Vietnam has had previous experience of Sars and implemented a model response. Its government rapidly launched a communications campaign, including a viral song about the importance of hand washing. In mid March it made masks compulsory for all people outdoors. It implemented a strict nationwide lockdown on 1 April. It quarantined hundreds of thousands suspected to have Covid-19. It used pooled sampling – mixing the blood samples of five or six then testing it, going on to test them individually if there was a positive result, rapidly increasing the speed at which it could give the all clear to groups.
It has even developed four candidate vaccines domestically, one of which is in human trials. The economy has seen clear benefits: it will be one of the few in the region to grow this year, with the IMF expecting 1.8%. Government’s response has had 97% approval ratings in polls.

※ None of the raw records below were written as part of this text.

--- src/rtl/fetch_queue_if.sv ---
// Bundle of the instruction-memory, redirect and decode handshake signals of fetch_queue.
// Decode handshake: dec_valid/dec_instr/dec_pc hold steady until a cycle with dec_valid & dec_ready.
interface fetch_queue_if #(
    parameter int QDEPTH = 4
);
    logic                          imem_req;
    logic [31:0]                   imem_addr;
    logic [31:0]                   imem_rdata;
    logic                          redirect_valid;
    logic [31:0]                   redirect_pc;
    logic                          dec_valid;
    logic                          dec_ready;
    logic [31:0]                   dec_instr;
    logic [31:0]                   dec_pc;
    logic [$clog2(QDEPTH+1)-1:0]   fq_level;

    modport master (
        output imem_req, imem_addr, dec_valid, dec_instr, dec_pc, fq_level,
        input  imem_rdata, redirect_valid, redirect_pc, dec_ready
    );

    modport slave (
        input  imem_req, imem_addr, dec_valid, dec_instr, dec_pc, fq_level,
        output imem_rdata, redirect_valid, redirect_pc, dec_ready
    );
endinterface

--- src/rtl/fetch_queue.sv ---
// PC generator plus prefetch queue in front of decode; fetches sequentially from a
// 1-cycle-latency instruction memory and flushes everything on a redirect.
module fetch_queue #(
    parameter int          QDEPTH   = 4,
    parameter logic [31:0] RESET_PC = 32'h0000_0000
) (
    input  logic          clk,
    input  logic          rst,
    fetch_queue_if.master fq
);
    localparam int CW = $clog2(QDEPTH + 1);
    localparam int PW = $clog2(QDEPTH);
    localparam logic [CW:0] DEPTH_C = (CW + 1)'(QDEPTH);

    logic [31:0]   pc;
    logic [31:0]   inflight_pc;
    logic          inflight;
    logic [CW-1:0] count;
    logic [PW-1:0] rd_ptr;
    logic [PW-1:0] wr_ptr;
    logic [31:0]   instr_mem [QDEPTH];
    logic [31:0]   pc_mem    [QDEPTH];

    logic [CW:0]   credit_used;
    logic          not_empty;
    logic          present;
    logic          issue;
    logic          push;
    logic          pop;

    // The in-flight fetch holds a queue slot, so a response can never find the queue full.
    always_comb begin
        not_empty   = (count != '0);
        credit_used = {1'b0, count} + {{CW{1'b0}}, inflight};
        issue       = !rst && !fq.redirect_valid && (credit_used < DEPTH_C);
        push        = inflight && !rst && !fq.redirect_valid;
        present     = not_empty && !rst && !fq.redirect_valid;
        pop         = present && fq.dec_ready;
    end

    assign fq.imem_req  = issue;
    assign fq.imem_addr = pc;
    assign fq.dec_valid = present;
    assign fq.dec_instr = (not_empty && !rst) ? instr_mem[rd_ptr] : 32'h0;
    assign fq.dec_pc    = (not_empty && !rst) ? pc_mem[rd_ptr]    : 32'h0;
    assign fq.fq_level  = count;

    always_ff @(posedge clk) begin
        if (rst) begin
            pc          <= RESET_PC;
            inflight    <= 1'b0;
            inflight_pc <= 32'h0;
            count       <= '0;
            rd_ptr      <= '0;
            wr_ptr      <= '0;
        end else if (fq.redirect_valid) begin
            pc       <= {fq.redirect_pc[31:2], 2'b00};
            inflight <= 1'b0;
            count    <= '0;
            rd_ptr   <= '0;
            wr_ptr   <= '0;
        end else begin
            inflight <= issue;
            if (issue) begin
                inflight_pc <= pc;
                pc          <= pc + 32'd4;
            end
            if (push) wr_ptr <= wr_ptr + PW'(1);
            if (pop)  rd_ptr <= rd_ptr + PW'(1);
            case ({push, pop})
                2'b10:   count <= count + CW'(1);
                2'b01:   count <= count - CW'(1);
                default: count <= count;
            endcase
        end
    end

    // Payload storage carries no reset; occupancy is tracked by count alone.
    always_ff @(posedge clk) begin
        if (push) begin
            instr_mem[wr_ptr] <= fq.imem_rdata;
            pc_mem[wr_ptr]    <= inflight_pc;
        end
    end
endmodule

This provides some context on which South Africa’s performance can be judged. There are some achievement but other failures. We moved, initially, quite quickly in implementing a lockdown. We were not particularly well thought through out about it – particularly how lockdown can work in highly dense less formal settlements. There wasn’t good reason for this – thanks to the ARV rollout we do in fact have good distributed health information and support networks. These should have been part of the immediate response.

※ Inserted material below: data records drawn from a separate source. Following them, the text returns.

### config.mk
export PLATFORM = sky130hd
export DESIGN_NAME = muldiv
export DESIGN_NICKNAME = d
export VERILOG_FILES = /design/src/rtl/muldiv.sv
export SDC_FILE = /design/constraint.sdc
export NUM_CORES = 2
export LEC_CHECK = 0
export CAP_MARGIN = 20
export CORE_MARGIN = 2
export CORE_UTILIZATION = 48
export CTS_BUF_LIST = sky130_fd_sc_hd__clkbuf_4
export DETAILED_ROUTE_END_ITERATION = 16
export PLACE_DENSITY = 0.65
export SYNTH_ARGS = -nofsm -noshare
export SYNTH_HDL_FRONTEND = slang
export SYNTH_SLANG_ARGS = --single-unit
export TNS_END_PERCENT = 30
### constraint.sdc
create_clock -name clk -period 11.75 [get_ports clk]
set_input_delay 2.35 -clock clk [delete_from_list [all_inputs] [get_ports clk]]
set_output_delay 2.35 -clock clk [all_outputs]
set_load 0.03 [all_outputs]
### src/rtl/muldiv.sv
// rtl/muldiv.sv - iterative RV64M multiply/divide unit
// Multi-cycle M-extension unit that sits beside the ALU in execute.
// Multiply is shift-add, one multiplier bit per cycle. Divide is restoring,
// one quotient bit per cycle. Divide by zero and MIN/-1 are resolved when
// the operation is accepted and skip the iteration entirely.
// Optional build macro: MULDIV_FAST_MUL_EN (multiplies complete in one cycle
// through a combinational multiplier; divide unchanged).
// Ports:
//   clk    - clock, rising edge
//   rst    - asynchronous active-high reset
//   start  - request, sampled on clk
//   ir     - M-extension instruction word (OP or OP-32)
//   a, b   - rs1 / rs2 operands, captured with an accepted start
//   busy   - operation in progress, starts ignored
//   done   - one-cycle pulse, result valid from this cycle
//   result - registered result, held until the next done
module muldiv #(
   parameter int XLEN = 64
) (
   input  logic            clk,
   input  logic            rst,
   input  logic            start,
   input  logic [31:0]     ir,
   input  logic [XLEN-1:0] a,
   input  logic [XLEN-1:0] b,
   output logic            busy,
   output logic            done,
   output logic [XLEN-1:0] result
);

   localparam int CW = $clog2(XLEN);
   localparam logic [XLEN-1:0] MIN_NEG = {1'b1, {(XLEN-1){1'b0}}};

   typedef enum logic [1:0] {
      S_IDLE,
      S_CALC,
      S_FIX,
      S_DONE
   } state_t;

   state_t state, state_nx;

   // Iteration state. p holds {high, low}: for multiply {partial product,
   // remaining multiplier bits}, for divide {partial remainder, dividend
   // bits not yet consumed / quotient bits shifted in}.
   logic [2*XLEN-1:0] p;
   logic [XLEN-1:0]   opnd;
   logic [CW-1:0]     cnt;
   logic [2:0]        f3_q;
   logic              w_q;
   logic              neg_q;

   // ---------------- decode ----------------
   logic [6:0] opcode;
   logic [2:0] f3;
   logic       is_op, is_w, legal, accept, bypass;
   logic       unused_ir;

   assign opcode    = ir[6:0];
   assign f3        = ir[14:12];
   assign is_op     = (opcode == 7'b0110011);
   assign is_w      = (XLEN == 64) && (opcode == 7'b0111011);
   assign legal     = (ir[31:25] == 7'b0000001) &&
                      (is_op || (is_w && ((f3 == 3'b000) || f3[2])));
   assign unused_ir = ^{ir[24:15], ir[11:7]};

   // Accept is derived from state rather than busy so the FSM process has
   // no combinational path through its own outputs.
   assign accept = start && legal && ((state == S_IDLE) || (state == S_DONE));

   // ---------------- helpers ----------------
   function automatic logic [XLEN-1:0] sext32(input logic [31:0] v);
      logic [XLEN-1:0] r;
      r       = {XLEN{v[31]}};
      r[31:0] = v;
      return r;
   endfunction

   // prod is the magnitude product aligned at bit 0 (W products included).
   function automatic logic [XLEN-1:0] mul_fix(input logic [2*XLEN-1:0] prod,
                                                input logic neg,
                                                input logic [2:0] fn,
                                                input logic w);
      logic [2*XLEN-1:0] full;
      logic [XLEN-1:0]   r;
      full = neg ? -prod : prod;
      if (w)
         r = sext32(full[31:0]);
      else if (fn == 3'b000)
         r = full[XLEN-1:0];
      else
         r = full[2*XLEN-1:XLEN];
      return r;
   endfunction

   function automatic logic [XLEN-1:0] div_fix(input logic [XLEN-1:0] q,
                                                input logic [XLEN-1:0] rem,
                                                input logic neg,
                                                input logic [2:0] fn,
                                                input logic w);
      logic [XLEN-1:0] v;
      logic [31:0]     v32;
      logic [XLEN-1:0] r;
      v = fn[1] ? rem : q;
      if (w) begin
         v32 = neg ? -v[31:0] : v[31:0];
         r   = sext32(v32);
      end else begin
         r = neg ? -v : v;
      end
      return r;
   endfunction

   // ---------------- operand magnitudes and result sign ----------------
   logic            a_sgn, b_sgn, a_neg, b_neg, neg_res;
   logic [XLEN-1:0] a_mag, b_mag, dividend;

   assign a_sgn   = (f3 == 3'b001) || (f3 == 3'b010) || (f3 == 3'b100) || (f3 == 3'b110);
   assign b_sgn   = (f3 == 3'b001) || (f3 == 3'b100) || (f3 == 3'b110);
   assign a_neg   = a_sgn && (is_w ? a[31] : a[XLEN-1]);
   assign b_neg   = b_sgn && (is_w ? b[31] : b[XLEN-1]);
   // REM takes the dividend's sign; everything else the product of signs.
   assign neg_res = (f3[2] && f3[1]) ? a_neg : (a_neg ^ b_neg);

   always_comb begin
      a_mag = '0;
      b_mag = '0;
      if (is_w) begin
         a_mag[31:0] = a_neg ? -a[31:0] : a[31:0];
         b_mag[31:0] = b_neg ? -b[31:0] : b[31:0];
      end else begin
         a_mag = a_neg ? -a : a;
         b_mag = b_neg ? -b : b;
      end
   end

   // A W dividend starts at the top of the low half so that 32 shifts
   // leave the quotient in bits [31:0].
   assign dividend = is_w ? (a_mag << (XLEN - 32)) : a_mag;

   // ---------------- divide corner cases ----------------
   logic            b_zero, ovf, div_special;
   logic [XLEN-1:0] a_ext, special_val, bypass_val;

   assign b_zero      = is_w ? (b[31:0] == 32'h0) : (b == '0);
   assign ovf         = ((f3 == 3'b100) || (f3 == 3'b110)) &&
                        (is_w ? ((a[31:0] == 32'h8000_0000) && (b[31:0] == 32'hFFFF_FFFF))
                              : ((a == MIN_NEG) && (b == '1)));
   assign a_ext       = is_w ? sext32(a[31:0]) : a;
   assign div_special = f3[2] && (b_zero || ovf);

   always_comb begin
      special_val = '0;
      if (b_zero)
         special_val = f3[1] ? a_ext : '1;
      else
         special_val = f3[1] ? '0 : a_ext;
   end

`ifdef MULDIV_FAST_MUL_EN
   logic [2*XLEN-1:0] fast_prod;
   assign fast_prod  = {{XLEN{1'b0}}, a_mag} * {{XLEN{1'b0}}, b_mag};
   assign bypass     = div_special || !f3[2];
   assign bypass_val = f3[2] ? special_val : mul_fix(fast_prod, neg_res, f3, is_w);
`else
   assign bypass     = div_special;
   assign bypass_val = special_val;
`endif

   // ---------------- one iteration step ----------------
   logic [XLEN:0]     mul_sum, div_t, div_diff;
   logic              div_ge;
   logic [2*XLEN-1:0] mul_next, div_next, mul_aligned;
   logic [XLEN-1:0]   fix_val;

   assign mul_sum  = {1'b0, p[2*XLEN-1:XLEN]} + (p[0] ? {1'b0, opnd} : '0);
   assign mul_next = {mul_sum, p[XLEN-1:1]};

   assign div_t    = {p[2*XLEN-1:XLEN], p[XLEN-1]};
   assign div_ge   = (div_t >= {1'b0, opnd});
   assign div_diff = div_t - {1'b0, opnd};
   assign div_next = {(div_ge ? div_diff[XLEN-1:0] : div_t[XLEN-1:0]), p[XLEN-2:0], div_ge};

   // After only 32 steps a W product still sits XLEN-32 bits up.
   assign mul_aligned = w_q ? (p >> (XLEN - 32)) : p;
   assign fix_val     = f3_q[2] ? div_fix(p[XLEN-1:0], p[2*XLEN-1:XLEN], neg_q, f3_q, w_q)
                                : mul_fix(mul_aligned, neg_q, f3_q, w_q);

   // ---------------- FSM ----------------
   always_ff @(posedge clk or posedge rst) begin
      if (rst)
         state <= S_IDLE;
      else
         state <= state_nx;
   end

   always_comb begin
      state_nx = state;
      busy     = 1'b0;
      done     = 1'b0;
      case (state)
         S_IDLE: begin
            if (accept)
               state_nx = bypass ? S_DONE : S_CALC;
         end
         S_CALC: begin
            busy = 1'b1;
            if (cnt == '0)
               state_nx = S_FIX;
         end
         S_FIX: begin
            busy     = 1'b1;
            state_nx = S_DONE;
         end
         S_DONE: begin
            done = 1'b1;
            if (accept)
               state_nx = bypass ? S_DONE : S_CALC;
            else
               state_nx = S_IDLE;
         end
         default: state_nx = S_IDLE;
      endcase
   end

   // ---------------- datapath ----------------
   always_ff @(posedge clk or posedge rst) begin
      if (rst) begin
         p      <= '0;
         opnd   <= '0;
         cnt    <= '0;
         f3_q   <= '0;
         w_q    <= 1'b0;
         neg_q  <= 1'b0;
         result <= '0;
      end else if (accept) begin
         f3_q  <= f3;
         w_q   <= is_w;
         neg_q <= neg_res;
         cnt   <= is_w ? CW'(31) : CW'(XLEN - 1);
         if (f3[2]) begin
            opnd <= b_mag;
            p    <= {{XLEN{1'b0}}, dividend};
         end else begin
            opnd <= a_mag;
            p    <= {{XLEN{1'b0}}, b_mag};
         end
         if (bypass)
            result <= bypass_val;
      end else if (state == S_CALC) begin
         p   <= f3_q[2] ? div_next : mul_next;
         cnt <= cnt - CW'(1);
      end else if (state == S_FIX) begin
         result <= fix_val;
      end
   end

endmodule

==> results.py <==
metrics = {
    "outcome": {
        "status": "finished, final reports clean",
    },
    "synthesis": {
        "yosysWarnings": 0,
        "syn_nets": 5423,
        "synth_cell_types": 99,
        "yosys.area.top_type": "dfrtp_1",
        "async_reset_ff_share_pct": 100,
        "synth_seq_cells": 269,
        "yosysSeqAreaShare_pct": 18.7,
        "postSynthAreaPerCell_um2": 7.05,
        "synth_flop_cell": "dfrtp_1",
        "syn_area_um2": 36100,
        "synth-edff-count": 0,
        "synth_cells": 5118,
        "synth_top_area_share_pct": 18.7,
        "ys_top_cells_by_area": "dfrtp_1 (19%), a21oi_1 (7.6%), o21ai_0 (6.9%)",
    },
    "placement": {
        "dp_hpwl_um": 150000,
        "dp.cells": 5977,
        "io_buffer_count": 213,
        "gp_congestion": 1.10,
    },
    "floorplanning": {
        "fp.dieW_um": 278,
        "num_rows": 100,
        "design.die.area_um2": 77400,
        "fp.coreArea_um2": 74400,
        "fp.dieH_um": 278,
        "num_io_pins": 229,
        "initial_core_util_pct": 48.5,
    },
    "sta": {
        "post-route-period-util_pct": 57.9,
        "finalClockSkew_ps": 87.3,
        "fmax_mhz": 147,
        "hold_viol": 0,
        "maxSlewViolCount": 0,
        "setup_violations": 0,
        "finalCriticalPeriod_ps": 6810,
        "tightest_slew_ps": 1330,
        "rsz0062_at_grt": "no",
        "slew_headroom_pct": 10.4,
        "finalSetupTns_ps": 0,
    },
    "cells_and_area": {
        "final_cell_mix": "a21oi_1 (546), nand2_1 (498), o21ai_0 (494)",
        "regArea_um2": 6750,
        "multi_input_area_um2": 27100,
        "final_common_cell": "a21oi_1",
        "fill_cells": 7527,
        "area_delta_synth_final_pct": 10.7,
        "final_nets": 5412,
        "fin_cells": 6149,
        "drive_gt1_share_pct": 7.87,
    },
    "setup_path": {
        "critPathArrivalTime_ps": 7620,
        "worstPathRequired_ps": 12560,
        "worstSetupStartpointType": "input pin",
        "r2r-start": "p[76]$_DFFE_PP0P_",
        "cp-endpoint": "result[33]$_DFFE_PP0P_",
        "path_max_fanout": 29,
        "r2r_cells": 13,
        "r2r_end": "p[80]$_DFFE_PP0P_",
        "path_class": "in -> reg",
        "r2r_setup_slack_ps": 5460,
        "end_kind": "flop",
        "setup.worst_path.start": "a[16]",
    },
    "grt": {
        "grt_antenna_before_repair": 19,
        "grt_use_met2_pct": 69.8,
        "first_global_vias": 39500,
        "grt_use_total_pct": 49.3,
        "grt_use_met3_pct": 19.1,
        "grt_max_degree": 103,
        "grt_pass1_wl_um": 279000,
        "busiest_layer": "met2",
        "met1_usage_pct": 60.3,
        "overflow": 0,
    },
    "cts": {
        "cts_buffers": 88,
        "cts_setup_buffers": 0,
        "cts.sinks": 269,
        "path_clk_slew_ps": 60,
        "cts_tree": "done",
        "clkLatencyLatePin_ps": 980,
        "h-tree-depth": 3,
        "cts_hold_buf": 0,
        "cts-root-buf": "clkbuf_4",
        "cts-resized-gates": 0,
        "cts_max_path_buffers": 3,
    },
    "power": {
        "vdd_ir_drop_max_uv": 136,
        "power_density_nw_per_um2": 252,
        "p_leak_uw": 0.0150,
    },
    "routing": {
        "vias": 42700,
        "drc": 0,
        "routed_wl_um": 197000,
        "drt-pass1-iter-count": 10,
        "ant_nets": 0,
        "wl_per_cell_um": 32.0,
        "viasPerCell": 6.95,
        "drtIter0Drc": 6210,
    },
    "run": {
        "maxCapViolations": 0,
    },
    "hold_path": {
        "hold_depth": 2,
        "hold_class": "reg -> reg",
    },
}
## sequential cells by signal, summed over array words and instances, names as in the netlist
signal  flops
cnt         6
f3_q        3
state       2
result     64
neg_q       1
opnd       64
w_q         1
p         128
## synthesized netlist by cell type (12+ instances only)
| cell | n |
|---|---|
| a211oi_1 | 51 |
| a21o_1 | 78 |
| a21oi_1 | 546 |
| a221oi_1 | 28 |
| a22oi_1 | 13 |
| a31oi_1 | 51 |
| and2_1 | 86 |
| and3_1 | 15 |
| buf_1 | 45 |
| buf_2 | 35 |
| buf_4 | 12 |
| clkbuf_1 | 356 |
| dfrtp_1 | 269 |
| ha_1 | 140 |
| inv_1 | 135 |
| maj3_1 | 31 |
| mux2_2 | 30 |
| mux2i_1 | 223 |
| nand2_1 | 499 |
| nand2b_1 | 24 |
| nand3_1 | 91 |
| nand4_1 | 84 |
| nor2_1 | 441 |
| nor2b_1 | 26 |
| nor3_1 | 182 |
| nor3b_1 | 47 |
| nor4_1 | 49 |
| o211ai_1 | 61 |
| o21a_1 | 31 |
| o21ai_0 | 495 |
| o21bai_1 | 24 |
| o221ai_1 | 21 |
| o22ai_1 | 71 |
| o31ai_1 | 61 |
| o41ai_1 | 19 |
| or2_2 | 24 |
| or3_1 | 46 |
| or4_1 | 26 |
| xnor2_1 | 240 |
| xor2_1 | 172 |
## critical path, stage by stage
cell and delay [ps]:
clkdlybuf4s50_1 560, or4_1 630, or4_4 550, nor3_4 300
nand2_1 120, o32a_1 410, o311ai_1 540, and3_1 520
buf_4 430, nand2_1 170, o21ai_0 850, a21oi_1 160
## area by class of cell
type	instances	share of cell area (%)
tap	969	3.04
sequential	269	16.9
multi-input combinational	4258	67.9
inverter	139	1.33
timing repair buffer	351	7.99
clock buffer	124	2.33
antenna	6	0.0376
clock inverter	33	0.523
## kinds of logic after synthesis
family	count (synthesis)	synth area share, %
AO/OA/AOI/OAI	1697	28.5
XOR/XNOR	412	10.0
adder cells (fa/ha/maj)	173	5.82
buffers and inverters	591	6.48
flip-flops	269	18.7
multiplexers	253	7.12
AND/OR/NAND/NOR	1723	23.4
## metrics by stage
stage / setup WS (ps) / utilization, % / hold WS (ps) / total power, uW / cell area [um2]
6_report: 4940 / 53.6 / 486 / 10100 / 39900
5_1_grt: 4890 / 53.6 / 513 / 10500 / 39900
4_1_cts: 5230 / 53.5 / 484 / 9720 / 39800
3_5_place_dp: 4240 / 52.0 / 469 / 8620 / 38700
3_3_place_gp: 4260 / 51.9 / 465 / 8570 / 38700
2_1_floorplan: 1990 / - / 463 / 6140 / 36100
## layer usage
layer | wire [um] | up-vias
met2 | 78400 | 3063
met3 | 26900 | 805
met5 | 221 | -
li1 | - | 18700
met1 | 73400 | 20200
met4 | 17700 | 18
## how the worst min path moves through the flow
| stage | start | slack [ps] | endpoint |
|---|---|---|---|
| after floorplan | opnd[11]$_DFFE_PP0P_ | 460 | opnd[11]$_DFFE_PP0P_ |
| after global routing | result[18]$_DFFE_PP0P_ | 510 | result[18]$_DFFE_PP0P_ |
| final | result[0]$_DFFE_PP0P_ | 490 | result[0]$_DFFE_PP0P_ |
| after CTS | result[15]$_DFFE_PP0P_ | 480 | result[15]$_DFFE_PP0P_ |
| after global placement | result[18]$_DFFE_PP0P_ | 470 | result[18]$_DFFE_PP0P_ |
| after detailed placement | result[15]$_DFFE_PP0P_ | 470 | result[15]$_DFFE_PP0P_ |
## report_power, final
| part | internal [uW] | switching (uW) | total, uW | leakage (uW) |
|---|---|---|---|---|
| clock | 533 | 534 | 1070 | 0.000669 |
| sequential | 1270 | 825 | 2090 | 0.00299 |
| combinational | 2470 | 4440 | 6910 | 0.0114 |
Note: power is estimated with default switching activity, not from simulation.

But we were particularly weak in the economic response. Among the relative strengths was the social grants and a cumbersome UIF system to support the most vulnerable. These could have been more targeted and efficient, but overall they did get money to where it was needed. However, we have been slow and halting in driving a full economic response. We were already on a weak footing with no fiscal space for government to move and an economy that has been shrinking in per capita terms for four years, but it was unacceptable that it took until late October to come up with an economic recovery plan. And the plan contains nothing that wasn’t known back in March – indeed, even earlier.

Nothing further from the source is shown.